After more back and forth, we agreed to a number. Verbally. Our mistake.

Because once we got into the finance room the terms and everything else was different from what the salesman agreed to. Longer terms, higher payments, jack-up add-ons. So we had to start all over again.

Five hours later—no shit, it took that long—we got what we wanted. But it was brutal. The salesman was playing good cop to the finance guy’s bad cop. I was playing good cop to my husband’s bad cop. The salesman was running back and forth to tell the finance guy we said this, then he’d come back and tell us the finance guy said that. It was like the most fucked-up game of telephone I’ve ever played.

They did thank us for being nice about it. I gather that a lot of people go in there terrified that they’re going to get ripped off—and it’s very possible that they are—so they get nasty and mean. I saw a little of that while we were waiting—couples storming out, people yelling at salesmen.

By the time we left the dealership, I had a migraine and was too tired to even take the damn thing for a spin.

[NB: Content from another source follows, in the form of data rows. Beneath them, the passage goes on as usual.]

--- config.mk ---
export PLATFORM = sky130hd
export DESIGN_NAME = q_6_24_seq_monitor_flat
export DESIGN_NICKNAME = d
export VERILOG_FILES = /design/src/rtl/q_6_24_pkg.sv /design/src/rtl/q_6_24_seq_monitor_if.sv /design/src/rtl/q_6_24_seq_decode.sv /design/src/rtl/q_6_24_seq_monitor.sv /design/src/flat_wrapper.sv
export SDC_FILE = /design/constraint.sdc
export NUM_CORES = 1
export LEC_CHECK = 0
export CORE_MARGIN = 4
export CORE_UTILIZATION = 54
export CTS_BUF_LIST = sky130_fd_sc_hd__clkbuf_16
export DETAILED_ROUTE_END_ITERATION = 10
export HOLD_SLACK_MARGIN = 0.06
export PLACE_DENSITY = 0.84
export SETUP_SLACK_MARGIN = 0.1
export SLEW_MARGIN = 5
export SYNTH_ARGS = -nofsm -noshare
export SYNTH_HDL_FRONTEND = slang
export SYNTH_HIERARCHICAL = 1
export SYNTH_SLANG_ARGS = --single-unit
--- constraint.sdc ---
create_clock -name clk -period 8 [get_ports clk]
set_clock_uncertainty 0.2 [all_clocks]
set_input_delay 0.8 -clock clk [delete_from_list [all_inputs] [get_ports clk]]
set_output_delay 0.8 -clock clk [all_outputs]
set_load 0.005 [all_outputs]
`config.mk`:
```
export PLATFORM = sky130hd
export DESIGN_NAME = dbg_cmd_tx
export DESIGN_NICKNAME = d
export VERILOG_FILES = /design/src/rtl/dbg_guv_pkg.sv /design/src/rtl/dbg_cmd_fifo.sv /design/src/rtl/dbg_cmd_tx.sv
export SDC_FILE = /design/constraint.sdc
export NUM_CORES = 1
export LEC_CHECK = 0
export CAP_MARGIN = 0
export CORE_MARGIN = 2
export CORE_UTILIZATION = 60
export DETAILED_ROUTE_END_ITERATION = 7
export PLACE_DENSITY = 0.74
export SETUP_SLACK_MARGIN = 0.4
export SYNTH_ARGS = -nofsm -noshare
export SYNTH_HDL_FRONTEND = slang
export SYNTH_SLANG_ARGS = --single-unit
```
`constraint.sdc`:
```
create_clock -name clk -period 4.7 [get_ports clk]
set_clock_uncertainty 0.05 [all_clocks]
set_input_delay 0.47 -clock clk [delete_from_list [all_inputs] [get_ports clk]]
set_output_delay 0.47 -clock clk [all_outputs]
set_load 0.005 [all_outputs]
```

I get that they’re trying to make money; we were trying to get the best deal possible. We’re lucky that we can actually do this in this economy, and I know they’ve probably had a hell of a time moving cars off their lot in the past couple of months. We all want the same thing—I wanted the car and they wanted to get rid of it.  But there has to be a better way. Next time I buy a car, I’m going to go through a broker. It’s worth a few hundred dollars to have someone else do the leg work.

Of course, it rained this morning, which it never does in Southern California, but weather be damned I put the top down this morning.

Inbox Influx

I know this is an old topic, but it still sort of blows my mind. I just deleted 425 e-mails out of my work e-mail inbox. I still have 1072 messages that I can’t quite part with yet. These are all related to projects that are ongoing. This, by the way, doesn’t include the messages that I’ve filed. My inbox is inundated. (And this? This is the slow time of the year for me.) The 1072 doesn’t even include the lame response e-mails like “thanks” or “got it.”

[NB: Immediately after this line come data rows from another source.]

--- src/rtl/ram_write_arbiter_pkg.sv ---
// Shared definitions for the RAM write arbiter: FSM encoding, default ring
// placement (ROM programs must agree on these) and bus widths.
package ram_write_arbiter_pkg;

    typedef enum logic [1:0] {
        IDLE    = 2'd0,
        WR_CODE = 2'd1,
        WR_HEAD = 2'd2
    } arb_state_t;

    localparam int ADDR_W = 8;
    localparam int DATA_W = 16;
    localparam int CODE_W = 8;

    localparam logic [ADDR_W-1:0] RING_BASE_DEFAULT = 8'hF0;
    localparam logic [ADDR_W-1:0] HEAD_ADDR_DEFAULT = 8'hF8;

endpackage

--- src/rtl/ram_write_arbiter_if.sv ---
// Bus bundle between the ALU/keyboard requesters and the RAM write port.
interface ram_write_arbiter_if;

    logic                                      iAluWriteEnable;
    logic [ram_write_arbiter_pkg::ADDR_W-1:0]  iAluWriteAddress;
    logic [ram_write_arbiter_pkg::DATA_W-1:0]  iAluDataIn;
    logic                                      iKeyValid;
    logic [ram_write_arbiter_pkg::CODE_W-1:0]  iKeyCode;
    logic                                      oWriteEnable;
    logic [ram_write_arbiter_pkg::ADDR_W-1:0]  oWriteAddress;
    logic [ram_write_arbiter_pkg::DATA_W-1:0]  oDataOut;
    logic                                      oKeyPending;
    logic                                      oOverflow;
    logic                                      oStarved;

    modport master (
        output iAluWriteEnable, iAluWriteAddress, iAluDataIn, iKeyValid, iKeyCode,
        input  oWriteEnable, oWriteAddress, oDataOut, oKeyPending, oOverflow, oStarved
    );

    modport slave (
        input  iAluWriteEnable, iAluWriteAddress, iAluDataIn, iKeyValid, iKeyCode,
        output oWriteEnable, oWriteAddress, oDataOut, oKeyPending, oOverflow, oStarved
    );

endinterface

--- src/rtl/ram_write_arbiter_scancode_fifo.sv ---
// Small scancode FIFO; a push while full is accepted only when a pop frees
// a slot in the same cycle.
module scancode_fifo #(
    parameter int DEPTH  = 4,
    parameter int DATA_W = 8
) (
    input  logic              clk,
    input  logic              rst,
    input  logic              push,
    input  logic              pop,
    input  logic [DATA_W-1:0] din,
    output logic [DATA_W-1:0] dout,
    output logic              empty,
    output logic              full
);

    localparam int PTR_W = $clog2(DEPTH);

    logic [DATA_W-1:0] mem [DEPTH];
    logic [PTR_W-1:0]  rd_ptr;
    logic [PTR_W-1:0]  wr_ptr;
    logic [PTR_W:0]    count;
    logic              push_ok;
    logic              pop_ok;

    assign empty   = (count == '0);
    assign full    = (count == (PTR_W+1)'(DEPTH));
    assign pop_ok  = pop && !empty;
    assign push_ok = push && (!full || pop_ok);
    assign dout    = mem[rd_ptr];

    always_ff @(posedge clk) begin
        if (rst) begin
            rd_ptr <= '0;
            wr_ptr <= '0;
            count  <= '0;
        end else begin
            if (push_ok) wr_ptr <= wr_ptr + PTR_W'(1);
            if (pop_ok)  rd_ptr <= rd_ptr + PTR_W'(1);
            case ({push_ok, pop_ok})
                2'b10:   count <= count + (PTR_W+1)'(1);
                2'b01:   count <= count - (PTR_W+1)'(1);
                default: count <= count;
            endcase
        end
    end

    // Storage carries no reset; only the pointers define what is valid.
    always_ff @(posedge clk) begin
        if (push_ok) mem[wr_ptr] <= din;
    end

endmodule

--- src/rtl/ram_write_arbiter.sv ---
// Shares the RAM write port between ALU writeback (always wins) and the
// keyboard path, which commits each scancode to a ring and then the head word.
module ram_write_arbiter
    import ram_write_arbiter_pkg::*;
#(
    parameter int                FIFO_DEPTH   = 4,
    parameter logic [ADDR_W-1:0] RING_BASE    = RING_BASE_DEFAULT,
    parameter int                RING_LOG2    = 3,
    parameter logic [ADDR_W-1:0] HEAD_ADDR    = HEAD_ADDR_DEFAULT,
    parameter int                STARVE_LIMIT = 16
) (
    input logic                Clock,
    input logic                Reset,
    ram_write_arbiter_if.slave bus
);

    localparam int CNT_W = $clog2(STARVE_LIMIT + 1);

    arb_state_t           state;
    logic [RING_LOG2-1:0] wr_ptr;
    logic [RING_LOG2-1:0] wr_ptr_inc;
    logic [CNT_W-1:0]     starve_cnt;
    logic                 key_pending;
    logic                 overflow;
    logic                 starved;
    logic                 key_req;
    logic                 grant;
    logic                 denied;
    logic                 pop;
    logic [CODE_W-1:0]    fifo_dout;
    logic                 fifo_empty;
    logic                 fifo_full;
    logic [ADDR_W-1:0]    ring_addr;
    logic [DATA_W-1:0]    head_word;

    assign key_req    = (state != IDLE);
    assign grant      = key_req && !bus.iAluWriteEnable && !Reset;
    assign denied     = key_req && bus.iAluWriteEnable;
    assign pop        = grant && (state == WR_CODE);
    assign wr_ptr_inc = wr_ptr + RING_LOG2'(1);
    assign ring_addr  = RING_BASE + ADDR_W'(wr_ptr);
    assign head_word  = {{(DATA_W-RING_LOG2){1'b0}}, wr_ptr_inc};

    scancode_fifo #(
        .DEPTH  (FIFO_DEPTH),
        .DATA_W (CODE_W)
    ) u_fifo (
        .clk   (Clock),
        .rst   (Reset),
        .push  (bus.iKeyValid),
        .pop   (pop),
        .din   (bus.iKeyCode),
        .dout  (fifo_dout),
        .empty (fifo_empty),
        .full  (fifo_full)
    );

    always_comb begin
        bus.oWriteEnable  = 1'b0;
        bus.oWriteAddress = '0;
        bus.oDataOut      = '0;
        if (bus.iAluWriteEnable) begin
            bus.oWriteEnable  = 1'b1;
            bus.oWriteAddress = bus.iAluWriteAddress;
            bus.oDataOut      = bus.iAluDataIn;
        end else if (grant) begin
            bus.oWriteEnable = 1'b1;
            if (state == WR_CODE) begin
                bus.oWriteAddress = ring_addr;
                bus.oDataOut      = {{(DATA_W-CODE_W){1'b0}}, fifo_dout};
            end else begin
                bus.oWriteAddress = HEAD_ADDR;
                bus.oDataOut      = head_word;
            end
        end
    end

    // Pending is registered from the next state: when returning to IDLE only
    // a same-cycle push can leave the FIFO non-empty.
    always_ff @(posedge Clock) begin
        if (Reset) begin
            state       <= IDLE;
            wr_ptr      <= '0;
            starve_cnt  <= '0;
            key_pending <= 1'b0;
            overflow    <= 1'b0;
            starved     <= 1'b0;
        end else begin
            key_pending <= 1'b1;
            case (state)
                IDLE: begin
                    if (!fifo_empty) state <= WR_CODE;
                    else             key_pending <= bus.iKeyValid;
                end
                WR_CODE: begin
                    if (grant) state <= WR_HEAD;
                end
                WR_HEAD: begin
                    if (grant) begin
                        wr_ptr <= wr_ptr_inc;
                        if (fifo_empty) begin
                            state       <= IDLE;
                            key_pending <= bus.iKeyValid;
                        end else begin
                            state <= WR_CODE;
                        end
                    end
                end
                default: begin
                    state       <= IDLE;
                    key_pending <= bus.iKeyValid;
                end
            endcase

            if (grant) begin
                starve_cnt <= '0;
            end else if (denied && (starve_cnt != CNT_W'(STARVE_LIMIT))) begin
                starve_cnt <= starve_cnt + CNT_W'(1);
                if (starve_cnt == CNT_W'(STARVE_LIMIT - 1)) starved <= 1'b1;
            end

            if (bus.iKeyValid && fifo_full && !pop) overflow <= 1'b1;
        end
    end

    assign bus.oKeyPending = key_pending;
    assign bus.oOverflow   = overflow;
    assign bus.oStarved    = starved;

endmodule

--- src/flat_wrapper.sv ---
// flat-port wrapper written by rule: the top's interface ports become plain ports
module ram_write_arbiter_flat import ram_write_arbiter_pkg::*;
#(
    parameter int                FIFO_DEPTH   = 4,
    parameter logic [ADDR_W-1:0] RING_BASE    = RING_BASE_DEFAULT,
    parameter int                RING_LOG2    = 3,
    parameter logic [ADDR_W-1:0] HEAD_ADDR    = HEAD_ADDR_DEFAULT,
    parameter int                STARVE_LIMIT = 16
)
  (Clock, Reset, bus_iAluWriteEnable, bus_iAluWriteAddress, bus_iAluDataIn, bus_iKeyValid, bus_iKeyCode, bus_oWriteEnable, bus_oWriteAddress, bus_oDataOut, bus_oKeyPending, bus_oOverflow, bus_oStarved);
  ram_write_arbiter_if bus_i ();
  input logic Clock;
  input logic Reset;
  input wire logic [$bits(bus_i.iAluWriteEnable)-1:0] bus_iAluWriteEnable;
  input wire logic [$bits(bus_i.iAluWriteAddress)-1:0] bus_iAluWriteAddress;
  input wire logic [$bits(bus_i.iAluDataIn)-1:0] bus_iAluDataIn;
  input wire logic [$bits(bus_i.iKeyValid)-1:0] bus_iKeyValid;
  input wire logic [$bits(bus_i.iKeyCode)-1:0] bus_iKeyCode;
  output wire logic [$bits(bus_i.oWriteEnable)-1:0] bus_oWriteEnable;
  output wire logic [$bits(bus_i.oWriteAddress)-1:0] bus_oWriteAddress;
  output wire logic [$bits(bus_i.oDataOut)-1:0] bus_oDataOut;
  output wire logic [$bits(bus_i.oKeyPending)-1:0] bus_oKeyPending;
  output wire logic [$bits(bus_i.oOverflow)-1:0] bus_oOverflow;
  output wire logic [$bits(bus_i.oStarved)-1:0] bus_oStarved;
  assign bus_i.iAluWriteEnable = bus_iAluWriteEnable;
  assign bus_i.iAluWriteAddress = bus_iAluWriteAddress;
  assign bus_i.iAluDataIn = bus_iAluDataIn;
  assign bus_i.iKeyValid = bus_iKeyValid;
  assign bus_i.iKeyCode = bus_iKeyCode;
  assign bus_oWriteEnable = bus_i.oWriteEnable;
  assign bus_oWriteAddress = bus_i.oWriteAddress;
  assign bus_oDataOut = bus_i.oDataOut;
  assign bus_oKeyPending = bus_i.oKeyPending;
  assign bus_oOverflow = bus_i.oOverflow;
  assign bus_oStarved = bus_i.oStarved;
  ram_write_arbiter #(.FIFO_DEPTH(FIFO_DEPTH), .RING_BASE(RING_BASE), .RING_LOG2(RING_LOG2), .HEAD_ADDR(HEAD_ADDR), .STARVE_LIMIT(STARVE_LIMIT)) u_core (.Clock(Clock), .Reset(Reset), .bus(bus_i));
endmodule
--- config.mk ---
export PLATFORM = sky130hd
export DESIGN_NAME = ram_write_arbiter_flat
export DESIGN_NICKNAME = d
export VERILOG_FILES = /design/src/rtl/ram_write_arbiter_pkg.sv /design/src/rtl/ram_write_arbiter_if.sv /design/src/rtl/ram_write_arbiter_scancode_fifo.sv /design/src/rtl/ram_write_arbiter.sv /design/src/flat_wrapper.sv
export SDC_FILE = /design/constraint.sdc
export NUM_CORES = 1
export LEC_CHECK = 0
export BUFFER_PORTS_ARGS = -buffer_cell sky130_fd_sc_hd__buf_4
export CELL_PAD_IN_SITES_DETAIL_PLACEMENT = 2
export CELL_PAD_IN_SITES_GLOBAL_PLACEMENT = 2
export CORE_MARGIN = 4
export CORE_UTILIZATION = 25
export CTS_CLUSTER_DIAMETER = 120
export DETAILED_ROUTE_END_ITERATION = 6
export PLACE_DENSITY_LB_ADDON = 0.1
export SLEW_MARGIN = 20
export SYNTH_ARGS = -nofsm -noshare
export SYNTH_HDL_FRONTEND = slang
export SYNTH_SLANG_ARGS = --single-unit
--- constraint.sdc ---
create_clock -name Clock -period 2.19 [get_ports Clock]
set_input_delay 0.3285 -clock Clock [delete_from_list [all_inputs] [get_ports Clock]]
set_output_delay 0.3285 -clock Clock [all_outputs]
set_load 0.005 [all_outputs]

It’s insane, right? 1072 doesn’t cover my two personal e-mail accounts.

Most of the work-related e-mail is pretty important. It consists of feedback and approvals from clients. I also have e-mails from vendors and bosses. My e-mail (personal and professional) gets forwarded to my Blackberry. Which means I’m tethered to my desk 24 hours a day, whether I’m actually working or not.

Even when we were on vacation this summer, both of us had our Blackberrys. And God forbid you don’t respond to someone’s e-mail in two seconds—never mind the fact that you’re two continents and three time zones away—they freak out and resend. Or call. There’s no such thing as business hours anymore.

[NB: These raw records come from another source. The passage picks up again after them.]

File: config.mk
export PLATFORM = sky130hd
export DESIGN_NAME = id_ex_stage
export DESIGN_NICKNAME = d
export VERILOG_FILES = /design/src/rtl/mips_pkg.sv /design/src/rtl/id_decoder.sv /design/src/rtl/id_ex_stage.sv
export SDC_FILE = /design/constraint.sdc
export NUM_CORES = 1
export LEC_CHECK = 0
export ABC_AREA = 1
export CORE_ASPECT_RATIO = 1.25
export CORE_MARGIN = 10
export CORE_UTILIZATION = 44
export DETAILED_ROUTE_END_ITERATION = 16
export PLACE_DENSITY = 0.81
export REMOVE_ABC_BUFFERS = 1
export SYNTH_ARGS = -nofsm -noshare
export SYNTH_HDL_FRONTEND = slang
export SYNTH_SLANG_ARGS = --single-unit
File: constraint.sdc
create_clock -name clk -period 6.6 [get_ports clk]
set_input_delay 1.32 -clock clk [delete_from_list [all_inputs] [get_ports clk]]
set_output_delay 1.32 -clock clk [all_outputs]
set_load 0.05 [all_outputs]
## src/rtl/uart_pkg.sv

```systemverilog
// uart_pkg: shared UART state encoding and constants for the tx path and a future rx.
package uart_pkg;
   typedef enum logic [1:0] {IDLE = 2'b00, START = 2'b01, DATA = 2'b10, STOP = 2'b11} uart_state_t;
   localparam int UART_DATA_BITS = 8;
   localparam int UART_DEFAULT_CLKS_PER_BIT = 234;
endpackage

```

## src/rtl/uart_tx_if.sv

```systemverilog
// uart_tx_if: byte handshake between a producer and the UART transmitter.
interface uart_tx_if;
   import uart_pkg::*;
   logic trig;
   logic [UART_DATA_BITS-1:0] data_i;
   logic busy;
   logic done;
   modport master (output trig, data_i, input busy, done);
   modport slave (input trig, data_i, output busy, done);
endinterface

```

## src/rtl/uart_baud_cnt.sv

```systemverilog
// uart_baud_cnt: wrapping bit-period counter, flags the last cycle of each bit.
module uart_baud_cnt import uart_pkg::*; #(
   parameter int CLKS_PER_BIT = UART_DEFAULT_CLKS_PER_BIT
) (
   input  logic clk,
   input  logic rst,
   input  logic clear,
   input  logic en,
   output logic last
);
   localparam int W = $clog2(CLKS_PER_BIT);
   localparam logic [W-1:0] LAST = W'(CLKS_PER_BIT - 1);
   logic [W-1:0] cnt_q, cnt_d;
   assign last = cnt_q == LAST;
   always_comb cnt_d = (clear || (en && last)) ? '0 : en ? cnt_q + 1'b1 : cnt_q;
   always_ff @(posedge clk) begin
      if (rst) cnt_q <= '0;
      else cnt_q <= cnt_d;
   end
endmodule

```

## src/rtl/uart_tx.sv

```systemverilog
// uart_tx: 8N1 transmitter; every output is a flop so the logic analyzer probes stay glitch-free.
module uart_tx import uart_pkg::*; #(
   parameter int CLKS_PER_BIT = UART_DEFAULT_CLKS_PER_BIT
) (
   input  logic         clk,
   input  logic         rst,
   uart_tx_if.slave     bus,
   output logic         tx,
   output logic [1:0]   present_state,
   output logic [2:0]   data_ind
);
   localparam logic [1:0] S_IDLE  = IDLE;
   localparam logic [1:0] S_START = START;
   localparam logic [1:0] S_DATA  = DATA;
   localparam logic [1:0] S_STOP  = STOP;
   localparam logic [2:0] LAST_BIT = 3'(UART_DATA_BITS - 1);
   if (CLKS_PER_BIT < 2) begin : g_bad_div
      $error("uart_tx: CLKS_PER_BIT must be >= 2");
   end
   logic [1:0] st_q, st_d;
   logic [2:0] ind_q, ind_d;
   logic [UART_DATA_BITS-1:0] sh_q, sh_d;
   logic tx_q, tx_d, busy_q, busy_d, done_q, done_d;
   logic last;
   uart_baud_cnt #(.CLKS_PER_BIT(CLKS_PER_BIT)) u_baud (
      .clk   (clk),
      .rst   (rst),
      .clear (st_q == S_IDLE),
      .en    (st_q != S_IDLE),
      .last  (last)
   );
   // outputs are computed from next-state so tx/busy/done line up with present_state
   always_comb begin
      st_d = st_q == S_IDLE ? (bus.trig ? S_START : S_IDLE)
           : !last ? st_q
           : st_q == S_START ? S_DATA
           : st_q == S_DATA ? (ind_q == LAST_BIT ? S_STOP : S_DATA)
           : S_IDLE;
      ind_d  = (st_q == S_DATA && st_d == S_DATA) ? ind_q + 3'(last) : 3'd0;
      sh_d   = (st_q == S_IDLE && bus.trig) ? bus.data_i : sh_q;
      tx_d   = st_d == S_START ? 1'b0 : st_d == S_DATA ? sh_q[ind_d] : 1'b1;
      busy_d = st_d != S_IDLE;
      done_d = st_q == S_STOP && last;
   end
   always_ff @(posedge clk) begin
      if (rst) begin
         st_q   <= S_IDLE;
         ind_q  <= '0;
         sh_q   <= '0;
         tx_q   <= 1'b1;
         busy_q <= 1'b0;
         done_q <= 1'b0;
      end else begin
         st_q   <= st_d;
         ind_q  <= ind_d;
         sh_q   <= sh_d;
         tx_q   <= tx_d;
         busy_q <= busy_d;
         done_q <= done_d;
      end
   end
   assign tx            = tx_q;
   assign bus.busy      = busy_q;
   assign bus.done      = done_q;
   assign present_state = st_q;
   assign data_ind      = ind_q;
endmodule

```

## src/flat_wrapper.sv

```systemverilog
// flat-port wrapper written by rule: the top's interface ports become plain ports
module uart_tx_flat import uart_pkg::*;
#(
   parameter int CLKS_PER_BIT = UART_DEFAULT_CLKS_PER_BIT
)
  (clk, rst, tx, present_state, data_ind, bus_trig, bus_data_i, bus_busy, bus_done);
  uart_tx_if bus_i ();
  input  logic clk;
  input  logic rst;
  output logic tx;
  output logic [1:0] present_state;
  output logic [2:0] data_ind;
  input wire logic [$bits(bus_i.trig)-1:0] bus_trig;
  input wire logic [$bits(bus_i.data_i)-1:0] bus_data_i;
  output wire logic [$bits(bus_i.busy)-1:0] bus_busy;
  output wire logic [$bits(bus_i.done)-1:0] bus_done;
  assign bus_i.trig = bus_trig;
  assign bus_i.data_i = bus_data_i;
  assign bus_busy = bus_i.busy;
  assign bus_done = bus_i.done;
  uart_tx #(.CLKS_PER_BIT(CLKS_PER_BIT)) u_core (.clk(clk), .rst(rst), .bus(bus_i), .tx(tx), .present_state(present_state), .data_ind(data_ind));
endmodule
```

The sad thing is the more connected we are, the less connected we really are. Most days my husband I are too busy talk so we’ll text message each other. Or e-mail. I IM my best friend during the day. We talk when we see each other every other week.

I wish I could just disconnect from it all for one day. Work-wise I can’t. But I’m curious if anyone out there has put limits on this stuff. Have you drawn the line on when and how often you check your e-mail (and no, it doesn’t count that your internet was down)? Have you ever just selected all and hit delete?

E-mail me with your responses!

PS: By the time I finished this post, I had 1132 e-mails.